BEGIN Material for the task

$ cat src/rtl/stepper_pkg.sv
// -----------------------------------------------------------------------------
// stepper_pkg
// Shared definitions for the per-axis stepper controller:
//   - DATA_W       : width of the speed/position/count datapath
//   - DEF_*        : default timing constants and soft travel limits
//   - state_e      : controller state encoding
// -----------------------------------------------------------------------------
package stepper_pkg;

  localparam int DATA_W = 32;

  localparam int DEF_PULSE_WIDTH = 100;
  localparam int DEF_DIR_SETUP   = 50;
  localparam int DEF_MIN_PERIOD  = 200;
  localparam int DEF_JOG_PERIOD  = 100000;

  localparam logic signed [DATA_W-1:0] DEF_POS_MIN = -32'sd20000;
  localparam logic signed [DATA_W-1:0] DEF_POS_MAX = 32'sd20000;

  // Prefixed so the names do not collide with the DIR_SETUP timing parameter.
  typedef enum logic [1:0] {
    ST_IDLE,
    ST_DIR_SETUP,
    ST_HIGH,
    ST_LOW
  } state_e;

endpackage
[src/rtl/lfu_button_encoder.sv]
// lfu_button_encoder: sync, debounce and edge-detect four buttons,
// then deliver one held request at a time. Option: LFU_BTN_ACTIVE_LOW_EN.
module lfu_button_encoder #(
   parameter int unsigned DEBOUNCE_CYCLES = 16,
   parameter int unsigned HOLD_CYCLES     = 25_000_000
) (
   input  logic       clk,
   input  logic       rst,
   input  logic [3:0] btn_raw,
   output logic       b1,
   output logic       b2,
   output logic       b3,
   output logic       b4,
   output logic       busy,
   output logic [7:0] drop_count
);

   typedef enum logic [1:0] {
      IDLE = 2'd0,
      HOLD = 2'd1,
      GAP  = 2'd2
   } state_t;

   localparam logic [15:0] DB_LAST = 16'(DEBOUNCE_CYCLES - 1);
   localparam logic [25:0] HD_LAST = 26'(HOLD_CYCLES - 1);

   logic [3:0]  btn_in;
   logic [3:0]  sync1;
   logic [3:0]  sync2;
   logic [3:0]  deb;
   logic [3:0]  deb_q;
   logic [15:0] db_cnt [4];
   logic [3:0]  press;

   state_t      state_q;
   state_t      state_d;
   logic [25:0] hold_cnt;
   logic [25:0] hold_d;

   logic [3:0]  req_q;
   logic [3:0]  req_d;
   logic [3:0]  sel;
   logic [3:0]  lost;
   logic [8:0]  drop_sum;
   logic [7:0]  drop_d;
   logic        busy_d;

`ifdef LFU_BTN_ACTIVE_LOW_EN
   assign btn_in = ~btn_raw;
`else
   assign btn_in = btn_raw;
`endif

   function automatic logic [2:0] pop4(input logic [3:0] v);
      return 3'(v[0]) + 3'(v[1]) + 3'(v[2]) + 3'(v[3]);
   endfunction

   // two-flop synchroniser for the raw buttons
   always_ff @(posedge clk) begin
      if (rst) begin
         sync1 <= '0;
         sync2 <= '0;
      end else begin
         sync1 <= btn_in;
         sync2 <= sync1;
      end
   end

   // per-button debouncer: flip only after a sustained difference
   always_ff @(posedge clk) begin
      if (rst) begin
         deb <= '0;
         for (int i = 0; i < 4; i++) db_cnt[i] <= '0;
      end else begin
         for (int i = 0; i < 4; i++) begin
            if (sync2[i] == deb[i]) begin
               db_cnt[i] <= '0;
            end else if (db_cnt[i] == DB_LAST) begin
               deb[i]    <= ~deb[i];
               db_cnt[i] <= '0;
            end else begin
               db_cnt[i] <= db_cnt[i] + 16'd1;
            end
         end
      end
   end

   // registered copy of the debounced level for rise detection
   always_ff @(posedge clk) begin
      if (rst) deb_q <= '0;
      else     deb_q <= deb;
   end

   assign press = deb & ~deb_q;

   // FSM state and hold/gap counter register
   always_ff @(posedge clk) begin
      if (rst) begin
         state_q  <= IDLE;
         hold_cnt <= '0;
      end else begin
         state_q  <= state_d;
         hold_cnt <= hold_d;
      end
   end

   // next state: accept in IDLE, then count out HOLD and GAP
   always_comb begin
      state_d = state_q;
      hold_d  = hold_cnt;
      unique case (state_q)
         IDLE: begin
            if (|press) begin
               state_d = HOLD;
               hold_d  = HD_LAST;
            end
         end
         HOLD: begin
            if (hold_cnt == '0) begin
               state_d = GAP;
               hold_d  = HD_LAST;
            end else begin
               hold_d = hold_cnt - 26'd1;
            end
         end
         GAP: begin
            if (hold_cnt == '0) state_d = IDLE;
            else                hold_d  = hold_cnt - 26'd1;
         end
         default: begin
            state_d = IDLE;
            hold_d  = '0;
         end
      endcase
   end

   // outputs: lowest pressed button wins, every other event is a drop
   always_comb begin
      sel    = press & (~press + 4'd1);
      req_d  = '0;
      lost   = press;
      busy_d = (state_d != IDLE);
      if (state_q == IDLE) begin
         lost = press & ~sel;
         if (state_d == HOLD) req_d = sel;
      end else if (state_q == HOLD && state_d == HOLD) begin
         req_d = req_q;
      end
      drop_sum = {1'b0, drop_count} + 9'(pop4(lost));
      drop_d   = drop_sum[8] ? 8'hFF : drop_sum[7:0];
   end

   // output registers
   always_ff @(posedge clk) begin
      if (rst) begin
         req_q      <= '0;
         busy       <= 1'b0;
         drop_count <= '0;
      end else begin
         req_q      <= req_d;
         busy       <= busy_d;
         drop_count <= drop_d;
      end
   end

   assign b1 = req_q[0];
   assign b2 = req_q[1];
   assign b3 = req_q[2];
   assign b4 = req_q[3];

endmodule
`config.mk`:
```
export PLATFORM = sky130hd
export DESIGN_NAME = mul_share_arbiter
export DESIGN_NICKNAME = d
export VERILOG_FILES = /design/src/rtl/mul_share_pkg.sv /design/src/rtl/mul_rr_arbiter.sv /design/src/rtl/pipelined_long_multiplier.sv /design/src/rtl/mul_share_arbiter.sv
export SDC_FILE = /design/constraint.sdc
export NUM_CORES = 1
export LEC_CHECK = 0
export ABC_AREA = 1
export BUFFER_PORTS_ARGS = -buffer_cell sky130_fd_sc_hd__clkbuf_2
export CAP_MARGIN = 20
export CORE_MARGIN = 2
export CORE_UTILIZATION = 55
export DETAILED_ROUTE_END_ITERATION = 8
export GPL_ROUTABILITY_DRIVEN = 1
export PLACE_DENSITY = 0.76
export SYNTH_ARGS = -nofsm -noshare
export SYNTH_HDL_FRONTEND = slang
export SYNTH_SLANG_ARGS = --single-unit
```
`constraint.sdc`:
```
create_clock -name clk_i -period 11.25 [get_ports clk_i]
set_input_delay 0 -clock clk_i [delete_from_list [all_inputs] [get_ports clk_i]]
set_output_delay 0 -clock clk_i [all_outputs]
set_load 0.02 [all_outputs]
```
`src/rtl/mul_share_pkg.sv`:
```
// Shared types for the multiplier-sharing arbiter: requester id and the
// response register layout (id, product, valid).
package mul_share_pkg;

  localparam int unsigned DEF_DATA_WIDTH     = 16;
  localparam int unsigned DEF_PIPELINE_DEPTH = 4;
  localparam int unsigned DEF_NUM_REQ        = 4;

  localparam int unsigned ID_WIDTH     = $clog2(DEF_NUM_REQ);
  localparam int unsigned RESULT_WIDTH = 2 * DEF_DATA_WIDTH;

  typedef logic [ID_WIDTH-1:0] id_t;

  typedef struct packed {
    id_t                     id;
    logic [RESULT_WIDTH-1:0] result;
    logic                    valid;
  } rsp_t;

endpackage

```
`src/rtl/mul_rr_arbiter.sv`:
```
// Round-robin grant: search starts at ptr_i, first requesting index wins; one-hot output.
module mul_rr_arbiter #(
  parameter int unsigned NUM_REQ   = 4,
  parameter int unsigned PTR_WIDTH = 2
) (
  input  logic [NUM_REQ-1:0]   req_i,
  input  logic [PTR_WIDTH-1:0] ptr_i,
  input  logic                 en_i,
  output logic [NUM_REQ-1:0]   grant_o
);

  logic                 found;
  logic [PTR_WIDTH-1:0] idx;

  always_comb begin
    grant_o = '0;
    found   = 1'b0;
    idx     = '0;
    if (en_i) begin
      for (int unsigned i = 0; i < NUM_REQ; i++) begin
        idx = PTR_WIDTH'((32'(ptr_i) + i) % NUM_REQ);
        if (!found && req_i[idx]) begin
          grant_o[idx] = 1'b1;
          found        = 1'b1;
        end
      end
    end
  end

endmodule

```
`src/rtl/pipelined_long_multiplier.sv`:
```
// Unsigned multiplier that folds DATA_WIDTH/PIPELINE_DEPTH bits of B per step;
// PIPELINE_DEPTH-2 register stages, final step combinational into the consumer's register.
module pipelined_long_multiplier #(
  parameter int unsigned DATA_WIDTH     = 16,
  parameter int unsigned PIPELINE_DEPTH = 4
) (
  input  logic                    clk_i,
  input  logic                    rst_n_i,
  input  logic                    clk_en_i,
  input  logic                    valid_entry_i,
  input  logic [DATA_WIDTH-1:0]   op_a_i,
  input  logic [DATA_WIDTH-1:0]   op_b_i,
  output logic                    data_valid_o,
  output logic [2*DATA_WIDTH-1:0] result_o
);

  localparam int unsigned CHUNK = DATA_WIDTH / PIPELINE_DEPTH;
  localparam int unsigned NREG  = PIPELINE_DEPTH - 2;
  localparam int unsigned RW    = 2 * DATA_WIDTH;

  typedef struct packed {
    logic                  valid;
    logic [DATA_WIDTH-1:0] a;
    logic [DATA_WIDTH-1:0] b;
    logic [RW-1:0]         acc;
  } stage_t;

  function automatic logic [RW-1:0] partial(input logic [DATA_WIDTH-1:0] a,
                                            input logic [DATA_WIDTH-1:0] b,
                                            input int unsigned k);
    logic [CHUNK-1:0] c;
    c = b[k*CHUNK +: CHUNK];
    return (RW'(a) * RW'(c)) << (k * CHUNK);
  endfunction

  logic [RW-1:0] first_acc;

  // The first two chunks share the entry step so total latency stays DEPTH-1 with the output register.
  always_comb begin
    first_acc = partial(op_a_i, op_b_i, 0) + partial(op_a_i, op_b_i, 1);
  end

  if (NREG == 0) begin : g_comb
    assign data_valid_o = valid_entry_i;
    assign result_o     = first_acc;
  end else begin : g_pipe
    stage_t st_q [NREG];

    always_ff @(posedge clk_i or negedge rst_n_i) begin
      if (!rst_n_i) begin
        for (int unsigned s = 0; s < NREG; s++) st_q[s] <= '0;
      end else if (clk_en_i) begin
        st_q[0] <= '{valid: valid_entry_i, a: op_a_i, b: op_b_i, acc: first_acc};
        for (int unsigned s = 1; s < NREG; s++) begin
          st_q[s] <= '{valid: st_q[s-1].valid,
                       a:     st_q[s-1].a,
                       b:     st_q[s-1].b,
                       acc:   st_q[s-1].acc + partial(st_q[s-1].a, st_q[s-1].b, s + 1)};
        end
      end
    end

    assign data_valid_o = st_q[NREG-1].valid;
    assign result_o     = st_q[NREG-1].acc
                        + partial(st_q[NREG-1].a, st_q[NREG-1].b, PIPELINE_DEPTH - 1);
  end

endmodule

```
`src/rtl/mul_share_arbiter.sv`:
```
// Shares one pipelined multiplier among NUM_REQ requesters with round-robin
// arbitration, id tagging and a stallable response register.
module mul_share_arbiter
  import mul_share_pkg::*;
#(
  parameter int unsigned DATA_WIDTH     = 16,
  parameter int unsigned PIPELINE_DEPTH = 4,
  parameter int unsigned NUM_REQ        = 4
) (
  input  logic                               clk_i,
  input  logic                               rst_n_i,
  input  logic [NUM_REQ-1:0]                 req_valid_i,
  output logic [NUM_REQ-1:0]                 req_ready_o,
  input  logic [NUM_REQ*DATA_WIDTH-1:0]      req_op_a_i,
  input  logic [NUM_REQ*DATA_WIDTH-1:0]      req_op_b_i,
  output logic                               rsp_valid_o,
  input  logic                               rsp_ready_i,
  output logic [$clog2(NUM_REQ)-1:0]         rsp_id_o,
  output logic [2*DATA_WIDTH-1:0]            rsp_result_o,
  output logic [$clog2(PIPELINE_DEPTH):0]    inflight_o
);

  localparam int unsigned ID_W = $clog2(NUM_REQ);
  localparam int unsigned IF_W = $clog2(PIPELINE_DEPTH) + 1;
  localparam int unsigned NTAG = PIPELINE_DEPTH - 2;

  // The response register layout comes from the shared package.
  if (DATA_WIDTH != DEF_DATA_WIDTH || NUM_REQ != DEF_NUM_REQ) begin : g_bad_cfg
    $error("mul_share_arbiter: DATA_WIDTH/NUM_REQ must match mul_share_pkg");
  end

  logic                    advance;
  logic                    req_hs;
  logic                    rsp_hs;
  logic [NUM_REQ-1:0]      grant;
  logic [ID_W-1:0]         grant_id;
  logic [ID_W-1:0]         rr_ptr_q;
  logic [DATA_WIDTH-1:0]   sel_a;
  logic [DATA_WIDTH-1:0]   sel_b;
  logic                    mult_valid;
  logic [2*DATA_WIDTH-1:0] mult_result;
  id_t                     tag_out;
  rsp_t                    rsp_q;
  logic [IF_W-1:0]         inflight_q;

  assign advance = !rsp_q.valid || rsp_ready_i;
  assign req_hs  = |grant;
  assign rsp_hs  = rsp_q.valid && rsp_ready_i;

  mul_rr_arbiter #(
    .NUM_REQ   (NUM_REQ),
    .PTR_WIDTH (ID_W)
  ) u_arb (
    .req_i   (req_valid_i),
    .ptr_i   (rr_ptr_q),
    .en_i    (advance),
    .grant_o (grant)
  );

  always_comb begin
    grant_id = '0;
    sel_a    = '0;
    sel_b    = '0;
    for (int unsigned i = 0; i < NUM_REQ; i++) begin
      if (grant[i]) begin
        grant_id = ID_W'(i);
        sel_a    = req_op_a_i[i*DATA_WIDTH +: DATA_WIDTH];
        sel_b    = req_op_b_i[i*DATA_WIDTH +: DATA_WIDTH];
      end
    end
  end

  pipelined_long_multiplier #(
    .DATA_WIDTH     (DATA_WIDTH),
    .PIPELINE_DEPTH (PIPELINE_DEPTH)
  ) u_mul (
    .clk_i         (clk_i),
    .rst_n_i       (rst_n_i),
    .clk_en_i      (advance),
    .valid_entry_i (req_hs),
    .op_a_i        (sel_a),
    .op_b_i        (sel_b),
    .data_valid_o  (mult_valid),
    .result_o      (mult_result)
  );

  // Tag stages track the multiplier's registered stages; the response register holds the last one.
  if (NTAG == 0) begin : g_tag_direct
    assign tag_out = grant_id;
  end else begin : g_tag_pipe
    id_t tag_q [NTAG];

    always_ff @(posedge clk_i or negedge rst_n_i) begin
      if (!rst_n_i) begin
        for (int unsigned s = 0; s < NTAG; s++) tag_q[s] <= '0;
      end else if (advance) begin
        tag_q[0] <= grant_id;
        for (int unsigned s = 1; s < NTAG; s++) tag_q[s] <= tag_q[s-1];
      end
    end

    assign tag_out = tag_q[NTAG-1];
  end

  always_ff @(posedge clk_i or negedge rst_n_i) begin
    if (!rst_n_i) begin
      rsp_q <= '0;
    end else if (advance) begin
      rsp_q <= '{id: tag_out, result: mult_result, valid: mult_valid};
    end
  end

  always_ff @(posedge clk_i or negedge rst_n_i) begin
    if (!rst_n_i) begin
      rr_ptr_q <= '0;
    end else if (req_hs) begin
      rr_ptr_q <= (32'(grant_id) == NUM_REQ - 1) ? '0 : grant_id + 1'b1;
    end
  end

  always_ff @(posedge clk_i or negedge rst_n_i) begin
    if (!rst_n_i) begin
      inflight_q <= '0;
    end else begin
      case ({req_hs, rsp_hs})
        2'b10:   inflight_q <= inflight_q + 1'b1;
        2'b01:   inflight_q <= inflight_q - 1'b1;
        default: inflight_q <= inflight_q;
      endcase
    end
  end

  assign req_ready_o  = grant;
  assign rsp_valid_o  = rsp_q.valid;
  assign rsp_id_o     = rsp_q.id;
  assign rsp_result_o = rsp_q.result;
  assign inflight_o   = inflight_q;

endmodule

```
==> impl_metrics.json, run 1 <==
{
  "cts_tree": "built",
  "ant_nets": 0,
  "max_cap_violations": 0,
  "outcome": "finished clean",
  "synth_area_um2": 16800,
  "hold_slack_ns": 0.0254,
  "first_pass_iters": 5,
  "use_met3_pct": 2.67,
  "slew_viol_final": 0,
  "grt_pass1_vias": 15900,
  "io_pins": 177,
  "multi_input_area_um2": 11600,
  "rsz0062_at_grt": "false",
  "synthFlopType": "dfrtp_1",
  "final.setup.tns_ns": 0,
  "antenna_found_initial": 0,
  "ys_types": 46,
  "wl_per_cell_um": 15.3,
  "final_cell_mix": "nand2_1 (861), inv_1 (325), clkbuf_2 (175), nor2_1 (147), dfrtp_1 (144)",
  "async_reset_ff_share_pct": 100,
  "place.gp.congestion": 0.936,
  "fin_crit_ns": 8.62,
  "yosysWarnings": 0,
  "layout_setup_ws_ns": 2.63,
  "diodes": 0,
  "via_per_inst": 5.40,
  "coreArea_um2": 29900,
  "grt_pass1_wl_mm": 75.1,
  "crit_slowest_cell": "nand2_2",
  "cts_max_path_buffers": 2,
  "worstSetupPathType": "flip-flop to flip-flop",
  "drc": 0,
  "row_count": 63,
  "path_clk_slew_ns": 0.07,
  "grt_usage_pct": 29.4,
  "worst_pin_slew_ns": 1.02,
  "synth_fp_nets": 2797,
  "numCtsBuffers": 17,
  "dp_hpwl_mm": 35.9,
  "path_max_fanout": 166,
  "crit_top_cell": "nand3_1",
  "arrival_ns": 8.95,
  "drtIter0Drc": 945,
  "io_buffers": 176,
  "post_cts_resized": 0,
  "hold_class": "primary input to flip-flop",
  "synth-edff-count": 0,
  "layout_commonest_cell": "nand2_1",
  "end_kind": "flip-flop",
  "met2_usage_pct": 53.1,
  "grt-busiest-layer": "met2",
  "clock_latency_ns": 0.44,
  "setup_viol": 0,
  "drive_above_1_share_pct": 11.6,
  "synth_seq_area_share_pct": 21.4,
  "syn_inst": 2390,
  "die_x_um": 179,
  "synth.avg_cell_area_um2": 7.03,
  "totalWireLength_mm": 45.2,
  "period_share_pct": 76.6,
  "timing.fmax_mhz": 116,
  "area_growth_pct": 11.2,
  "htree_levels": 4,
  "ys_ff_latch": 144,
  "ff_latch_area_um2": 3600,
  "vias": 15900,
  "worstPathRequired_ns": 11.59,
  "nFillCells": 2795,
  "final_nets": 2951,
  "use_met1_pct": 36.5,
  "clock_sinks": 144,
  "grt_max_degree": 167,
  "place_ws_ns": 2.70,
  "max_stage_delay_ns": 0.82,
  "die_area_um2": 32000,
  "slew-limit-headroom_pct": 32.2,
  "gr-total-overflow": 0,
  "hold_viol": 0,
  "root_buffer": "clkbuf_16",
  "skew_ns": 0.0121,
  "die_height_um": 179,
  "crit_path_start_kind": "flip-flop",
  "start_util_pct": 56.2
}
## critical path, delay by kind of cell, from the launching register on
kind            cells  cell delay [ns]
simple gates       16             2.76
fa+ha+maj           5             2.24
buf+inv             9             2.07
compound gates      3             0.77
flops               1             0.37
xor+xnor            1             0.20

END Material for the task

What is being asked:
Filter on the word "stages": copy each matching line from the entries above.

Reply to the task:
// PIPELINE_DEPTH-2 register stages, final step combinational into the consumer's register.
  // Tag stages track the multiplier's registered stages; the response register holds the last one.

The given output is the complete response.